**Problem**
Below are the entries to work from; restate word for word the portion that opens with the line containing "clock port |" and closes with the line containing "2.897 | input to register | 4 |", keeping both.

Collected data
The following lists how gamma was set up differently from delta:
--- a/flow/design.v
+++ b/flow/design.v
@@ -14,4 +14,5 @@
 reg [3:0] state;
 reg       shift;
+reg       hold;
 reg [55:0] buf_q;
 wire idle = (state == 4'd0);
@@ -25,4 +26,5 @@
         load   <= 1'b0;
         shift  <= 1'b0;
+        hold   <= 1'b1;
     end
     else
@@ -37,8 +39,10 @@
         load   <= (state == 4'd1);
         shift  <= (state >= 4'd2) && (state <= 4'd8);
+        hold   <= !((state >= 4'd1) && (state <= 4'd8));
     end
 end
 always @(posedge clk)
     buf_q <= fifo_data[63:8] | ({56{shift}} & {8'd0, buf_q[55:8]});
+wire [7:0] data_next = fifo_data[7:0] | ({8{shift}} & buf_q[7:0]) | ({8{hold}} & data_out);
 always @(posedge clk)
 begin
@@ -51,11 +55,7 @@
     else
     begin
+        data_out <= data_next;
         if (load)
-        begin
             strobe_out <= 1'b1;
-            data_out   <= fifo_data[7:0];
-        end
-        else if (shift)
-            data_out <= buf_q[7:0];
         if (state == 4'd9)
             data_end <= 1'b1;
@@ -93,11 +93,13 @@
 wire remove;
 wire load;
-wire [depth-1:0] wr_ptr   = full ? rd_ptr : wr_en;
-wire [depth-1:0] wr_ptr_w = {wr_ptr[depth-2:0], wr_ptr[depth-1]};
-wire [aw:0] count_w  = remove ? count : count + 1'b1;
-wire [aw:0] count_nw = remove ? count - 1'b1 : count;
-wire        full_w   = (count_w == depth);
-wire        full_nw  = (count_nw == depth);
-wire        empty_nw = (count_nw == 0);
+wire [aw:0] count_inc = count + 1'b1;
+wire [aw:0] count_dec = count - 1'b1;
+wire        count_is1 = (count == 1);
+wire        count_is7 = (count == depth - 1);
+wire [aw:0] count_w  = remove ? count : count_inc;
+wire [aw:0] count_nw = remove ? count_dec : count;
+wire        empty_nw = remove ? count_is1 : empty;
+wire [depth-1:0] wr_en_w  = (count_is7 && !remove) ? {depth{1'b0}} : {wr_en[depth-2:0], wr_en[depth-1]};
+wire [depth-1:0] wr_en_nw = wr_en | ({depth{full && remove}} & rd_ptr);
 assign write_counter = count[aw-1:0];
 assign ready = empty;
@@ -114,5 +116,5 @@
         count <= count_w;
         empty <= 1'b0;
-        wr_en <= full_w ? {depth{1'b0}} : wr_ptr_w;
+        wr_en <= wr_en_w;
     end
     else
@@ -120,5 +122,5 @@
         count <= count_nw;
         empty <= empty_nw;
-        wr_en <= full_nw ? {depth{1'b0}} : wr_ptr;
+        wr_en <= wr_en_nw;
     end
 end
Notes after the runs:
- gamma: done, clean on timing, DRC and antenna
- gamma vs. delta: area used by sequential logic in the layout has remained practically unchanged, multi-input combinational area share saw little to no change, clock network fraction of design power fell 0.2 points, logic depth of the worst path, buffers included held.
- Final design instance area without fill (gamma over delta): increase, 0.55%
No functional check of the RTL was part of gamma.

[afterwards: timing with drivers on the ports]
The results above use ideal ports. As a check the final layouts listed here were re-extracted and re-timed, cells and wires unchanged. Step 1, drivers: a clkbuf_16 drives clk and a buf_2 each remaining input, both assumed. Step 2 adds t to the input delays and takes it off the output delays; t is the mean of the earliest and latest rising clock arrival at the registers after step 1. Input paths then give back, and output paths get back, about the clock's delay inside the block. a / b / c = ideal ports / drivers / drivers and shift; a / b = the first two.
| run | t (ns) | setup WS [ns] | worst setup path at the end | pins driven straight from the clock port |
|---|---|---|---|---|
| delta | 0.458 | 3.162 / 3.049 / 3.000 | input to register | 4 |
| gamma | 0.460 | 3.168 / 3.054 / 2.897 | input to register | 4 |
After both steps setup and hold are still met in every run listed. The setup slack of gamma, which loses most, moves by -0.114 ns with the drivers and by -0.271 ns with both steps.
This design comes from an exercise in tuning for small area, a short achievable clock period and few clock cycles per item on the open sky130 flow, not from production work. RTL that was checked went through simulation tests only; none was proved equivalent to the original. No activity file was given, so power comes from the tool's default toggle rates.

==> module calculator, before the edit <==
module calculator(
    input  wire        clk,
    input  wire        rst_n,
    input  wire        start,
    input  wire [1:0]  op,
    input  wire [15:0] a,
    input  wire [15:0] b,
    output wire [15:0] result,
    output reg         overflow,
    output reg         done,
    output reg         error
);
reg  [15:0] X, Y, R;
reg  [4:0]  cnt;         
reg  [1:0]  opr;         
reg         sel_q;       
wire is_mul = (opr == 2'b10);
wire is_div = (opr == 2'b11);
wire subtr  = opr[0];
wire addsub = ~opr[1];
wire [16:0] A = {R, Y[15] & ~is_mul};
wire [17:0] T;
pfx_add #(.W(17)) u_add (.a(A), .b({subtr, X}), .ci(subtr), .s(T[16:0]), .co(T[17]));
wire        cy = T[17];                  
wire [15:0] v = {R[11:0], Y[15:12]};
wire [15:0] top_x;
genvar gi;
generate
    for (gi = 0; gi < 16; gi = gi + 1) begin : tx
        if (gi == 15) begin : t
            assign top_x[gi] = 1'b1;
        end else begin : n
            assign top_x[gi] = &X[15:gi+1];
        end
    end
endgenerate
wire cnt_ge4  = |cnt[4:2];
wire skip_mul = cnt_ge4 & is_mul & (Y[15:12] == 4'd0);
wire skip_div = cnt_ge4 & is_div & (R[15:12] == 4'd0) & ~|(v & top_x);
wire skip     = skip_mul | skip_div;
wire skip16   = is_div & (cnt == 5'd16) & ~|(Y & top_x);    
wire use_t = addsub | (is_mul & Y[15]) | (is_div & cy);
wire q     = is_div & cy;
wire [4:0] cnt_m1 = cnt - 5'd1;
wire [4:0] cnt_m4 = cnt - 5'd4;
wire last = skip16 | (skip ? (cnt == 5'd4) : (cnt == 5'd1));
wire busy = |cnt;
wire b_zero    = (b == 16'd0);
wire st_div    = (op == 2'b11);
wire st_addsub = ~op[1];
wire ov_as  = busy & addsub;
wire ov_m   = busy & is_mul;
wire a15    = R[14];
wire ov_next = (overflow & ~ov_as)
             | (ov_m & (R[15] | (skip_mul & |R[14:12])))
             | (ov_m & ~skip_mul & Y[15] & T[16])
             | (ov_as & (a15 == X[15]) & (T[15] ^ a15));
always @(posedge clk) begin
    opr <= op;
    if (start) begin
        X      <= op[0] ? ~b : b;
        Y      <= {st_addsub ? a[0] : a[15], a[14:0]};
        R      <= st_addsub ? {1'b0, a[15:1]} : 16'd0;
        error  <= st_div & b_zero;
        sel_q  <= st_div & ~b_zero;
        overflow <= 1'b0;
    end else begin
        if (skip) begin
            R <= {R[11:0], Y[15:12]};
            Y <= {Y[11:0], 4'd0} & {16{~skip16}};
        end else begin
            R <= use_t ? T[15:0] : {R[14:0], Y[15]};
            Y <= {Y[14:0], q} & {16{~skip16}};
        end
        overflow <= ov_next;
    end
end
always @(posedge clk or negedge rst_n) begin
    if (!rst_n) begin
        cnt  <= 5'd0;
        done <= 1'b0;
    end else if (start) begin
        cnt  <= (st_div & b_zero) ? 5'd0 : (st_addsub ? 5'd1 : 5'd16);
        done <= st_div & b_zero;
    end else begin
        cnt  <= (~busy | skip16) ? 5'd0 : (skip ? cnt_m4 : cnt_m1);
        done <= busy & last;
    end
end
assign result = sel_q ? Y : R;
endmodule
Settings: LEC_CHECK=0, ABC_AREA=1, CAP_MARGIN=20, CORE_MARGIN=2, CORE_UTILIZATION=50, SETUP_SLACK_MARGIN=1.6, SLEW_MARGIN=20, TNS_END_PERCENT=10; clock period 4.0 ns.
standard.sh (not shown) runs the stock make flow with config.mk's settings and CLKGATE_MAP_FILE= SYNTH_SCRIPT=/design/flow/synth_recipe.tcl, a recipe that flattens the netlist after the stock synthesis.
==> flow/flow/run.sh <==
#!/bin/bash
# Own layout flow: the standard ORFS layout (standard.sh), with the port
# buffers that global placement inserts made plain buffers
# (sky130_fd_sc_hd__buf_1) instead of the delay cell buffer_ports picks by
# default. Every input and output port still gets its own buffer.
# Full tool output goes to flow.log in the work folder; ORFS's per-step logs
# stay under orfs/logs/.
set -euo pipefail
cd "$(dirname "$0")/.."
bash standard.sh "BUFFER_PORTS_ARGS=-buffer_cell sky130_fd_sc_hd__buf_1" finish > flow.log 2>&1
Rerun with:
--- a/flow/design.v
+++ b/flow/design.v
@@ -6,11 +6,11 @@
     input  wire [15:0] a,
     input  wire [15:0] b,
     output wire [15:0] result,
     output reg         overflow,
     output reg         done,
-    output reg         error
+    output wire        error
 );
 reg  [15:0] X, Y, R;
 reg  [4:0]  cnt;         
 reg  [1:0]  opr;         
 reg         sel_q;       
@@ -36,16 +36,15 @@
 endgenerate
 wire cnt_ge4  = |cnt[4:2];
 wire skip_mul = cnt_ge4 & is_mul & (Y[15:12] == 4'd0);
 wire skip_div = cnt_ge4 & is_div & (R[15:12] == 4'd0) & ~|(v & top_x);
 wire skip     = skip_mul | skip_div;
-wire skip16   = is_div & (cnt == 5'd16) & ~|(Y & top_x);    
 wire use_t = addsub | (is_mul & Y[15]) | (is_div & cy);
 wire q     = is_div & cy;
 wire [4:0] cnt_m1 = cnt - 5'd1;
 wire [4:0] cnt_m4 = cnt - 5'd4;
-wire last = skip16 | (skip ? (cnt == 5'd4) : (cnt == 5'd1));
+wire last = skip ? (cnt == 5'd4) : (cnt == 5'd1);
 wire busy = |cnt;
 wire b_zero    = (b == 16'd0);
 wire st_div    = (op == 2'b11);
 wire st_addsub = ~op[1];
 wire ov_as  = busy & addsub;
@@ -59,20 +58,19 @@
     opr <= op;
     if (start) begin
         X      <= op[0] ? ~b : b;
         Y      <= {st_addsub ? a[0] : a[15], a[14:0]};
         R      <= st_addsub ? {1'b0, a[15:1]} : 16'd0;
-        error  <= st_div & b_zero;
         sel_q  <= st_div & ~b_zero;
         overflow <= 1'b0;
     end else begin
         if (skip) begin
             R <= {R[11:0], Y[15:12]};
-            Y <= {Y[11:0], 4'd0} & {16{~skip16}};
+            Y <= {Y[11:0], 4'd0};
         end else begin
             R <= use_t ? T[15:0] : {R[14:0], Y[15]};
-            Y <= {Y[14:0], q} & {16{~skip16}};
+            Y <= {Y[14:0], q};
         end
         overflow <= ov_next;
     end
 end
 always @(posedge clk or negedge rst_n) begin
@@ -81,15 +79,16 @@
         done <= 1'b0;
     end else if (start) begin
         cnt  <= (st_div & b_zero) ? 5'd0 : (st_addsub ? 5'd1 : 5'd16);
         done <= st_div & b_zero;
     end else begin
-        cnt  <= (~busy | skip16) ? 5'd0 : (skip ? cnt_m4 : cnt_m1);
+        cnt  <= ~busy ? 5'd0 : (skip ? cnt_m4 : cnt_m1);
         done <= busy & last;
     end
 end
 assign result = sel_q ? Y : R;
+assign error  = is_div & ~sel_q;         
 endmodule
 module pfx_add #(parameter W = 16) (
     input  wire [W-1:0] a,
     input  wire [W-1:0] b,
     input  wire         ci,
What happened: Cell count is lower by 6.2%; power is higher by 3.4%; combinational power is higher by about 5%; critical path depth is lower by 2; routed wire length is lower by 9.5%; via count is lower by 9.6%; sequential share of layout area is higher by 0.51 points; non-clock buffer count is lower by 5; setup slack gains 0.017 ns; cell area is lower by 3.6%; synthesized cell count is lower by 7.2%.
Function was not checked in any run of this note: the RTL went through the layout flow alone.

Another version of the RTL of calculator (not shown whole).
Size in the first run: ~59 flip-flops.
==> module calculator, before the edit <==
module calculator(
    input  wire        clk,
    input  wire        rst_n,
    input  wire        start,
    input  wire [1:0]  op,
    input  wire [15:0] a,
    input  wire [15:0] b,
    output wire [15:0] result,
    output reg         overflow,
    output reg         done,
    output reg         error
);
reg  [15:0] X, Y, R;
reg  [4:0]  cnt;         
reg         is_mul, is_div, subtr;    
wire addsub = ~(is_mul | is_div);
wire cnt_ge2 = |cnt[4:1];
wire cnt_ge4 = |cnt[4:2];
wire sh2 = is_mul & ~Y[15] & cnt_ge2;
wire [16:0] A = sh2 ? {R[14:0], 2'b00} : {R, Y[15] & ~is_mul};
wire [17:0] T;
pfx_add #(.W(17)) u_add (.a(A), .b({subtr, X}), .ci(subtr), .s(T[16:0]), .co(T[17]));
wire        cy = T[17];                  
wire mul_bit = sh2 ? Y[14] : Y[15];
wire use_t   = addsub | (is_mul ? mul_bit : cy);
wire q       = is_div & cy;
wire [16:0] cmp;
pfx_add #(.W(16)) u_cmp (.a({R[11:0], Y[15:12]}), .b(X), .ci(1'b1), .s(cmp[15:0]), .co(cmp[16]));
wire skip = cnt_ge4 & (is_mul ? (Y[15:12] == 4'd0)
                              : (is_div & (R[15:12] == 4'd0) & ~cmp[16]));
wire [4:0] cnt_m1 = cnt - 5'd1;
wire [4:0] cnt_m2 = cnt - 5'd2;
wire [4:0] cnt_m4 = cnt - 5'd4;
wire last = skip ? (cnt == 5'd4) : sh2 ? (cnt == 5'd2) : (cnt == 5'd1);
wire busy = |cnt;
wire b_zero    = (b == 16'd0);
wire st_div    = (op == 2'b11);
wire st_addsub = ~op[1];
always @(posedge clk) begin
    if (start) begin
        X      <= op[0] ? ~b : b;
        Y      <= {st_addsub ? a[0] : a[15], a[14:0]};
        R      <= st_addsub ? {1'b0, a[15:1]} : 16'd0;
        is_mul <= (op == 2'b10);
        is_div <= st_div;
        subtr  <= op[0];
        error  <= st_div & b_zero;
        overflow <= 1'b0;
    end else begin
        if (skip) begin
            R <= {R[11:0], Y[15:12]};
            Y <= {Y[11:0], 4'd0};
        end else begin
            R <= use_t ? T[15:0] : A[15:0];
            Y <= sh2 ? {Y[13:0], 2'b00} : {Y[14:0], q};
        end
        if (busy) begin
            if (addsub)
                overflow <= ~(R[14] ^ X[15]) & (R[14] ^ T[15]);
            else if (is_mul)
                overflow <= overflow | R[15] | (skip ? |R[14:12] : (A[16] | (use_t & T[16])));
        end
    end
end
always @(posedge clk or negedge rst_n) begin
    if (!rst_n) begin
        cnt  <= 5'd0;
        done <= 1'b0;
    end else if (start) begin
        cnt  <= (st_div & b_zero) ? 5'd0 : (st_addsub ? 5'd1 : 5'd16);
        done <= st_div & b_zero;
    end else begin
        cnt  <= ~busy ? 5'd0 : skip ? cnt_m4 : sh2 ? cnt_m2 : cnt_m1;
        done <= busy & last;
    end
end
assign result = (is_div & ~error) ? Y : R;
endmodule
Context: an optimization exercise on an open-source flow, tuned for small area, a short achievable clock period and few clock cycles per item. The choices shown serve that exercise and are no tape-out recipe.
RTL that was checked went through simulation tests only; none was proved equivalent to the original.
The RTL of run 2 was laid out without a check of its function.
Power figures rest on the tool's default switching activity, not on a simulated workload.

==> flow/design.v (outline; a module is shown in full before it is edited, if it fits) <==
// module WbRegs: 83 lines
// module iir_core: 3809 lines
// module IIR: 109 lines
module IIR #(
    parameter DW = 24,
    parameter CFGAW = 32,
    parameter CFGDW = 32,
    parameter COEFW = 18,
    parameter COEFQ = 16,
    parameter ORDER = 6,
    parameter STAGE_ORDER = 2
) (
    input  logic clk,
    input  logic rst,
    input  logic signed [DW-1:0] s_axis_tdata,
    input  logic s_axis_tvalid,
    output logic s_axis_tready,
    output logic signed [DW-1:0] m_axis_tdata,
    output logic m_axis_tvalid,
    input  logic m_axis_tready,
    input  logic cyc_i,
    input  logic stb_i,
    input  logic we_i,
    output logic ack_o,
    output logic stall_o,
    input  logic [CFGAW-1:0] addr_i,
    input  logic signed [CFGDW-1:0] data_i,
    output logic signed [CFGDW-1:0] data_o
);
  // ...
==> flow/run.sh <==
#!/bin/bash
# synth_recipe.tcl (not shown) runs the flow's synth.tcl, then flattens the netlist and writes it again
# the make line also repeats each setting of config.mk as NAME=value (left out here)
make -C /OpenROAD-flow-scripts/flow DESIGN_CONFIG=/design/flow/config.mk WORK_HOME=/design/flow/orfs CLKGATE_MAP_FILE= SYNTH_SCRIPT=/design/flow/synth_recipe.tcl finish
==> flow/config.mk <==
export PLATFORM = sky130hd
export DESIGN_NAME = IIR
export DESIGN_NICKNAME = IIR
export VERILOG_FILES = /design/flow/design.v
export SDC_FILE = /design/flow/constraint.sdc
export NUM_CORES = 4
export LEC_CHECK = 0
export CAP_MARGIN = 20
export CORE_MARGIN = 2
export CORE_UTILIZATION = 40
export SETUP_SLACK_MARGIN = 1.9
export SLEW_MARGIN = 20
==> flow/constraint.sdc <==
create_clock -name core_clock -period 8.0 [get_ports {clk}]
set_input_delay 1.6000 -clock core_clock [delete_from_list [all_inputs] [get_ports {clk}]]
set_output_delay 1.6000 -clock core_clock [all_outputs]
set_load 0.01 [all_outputs]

**Problem solution**
| run | t (ns) | setup WS [ns] | worst setup path at the end | pins driven straight from the clock port |
|---|---|---|---|---|
| delta | 0.458 | 3.162 / 3.049 / 3.000 | input to register | 4 |
| gamma | 0.460 | 3.168 / 3.054 / 2.897 | input to register | 4 |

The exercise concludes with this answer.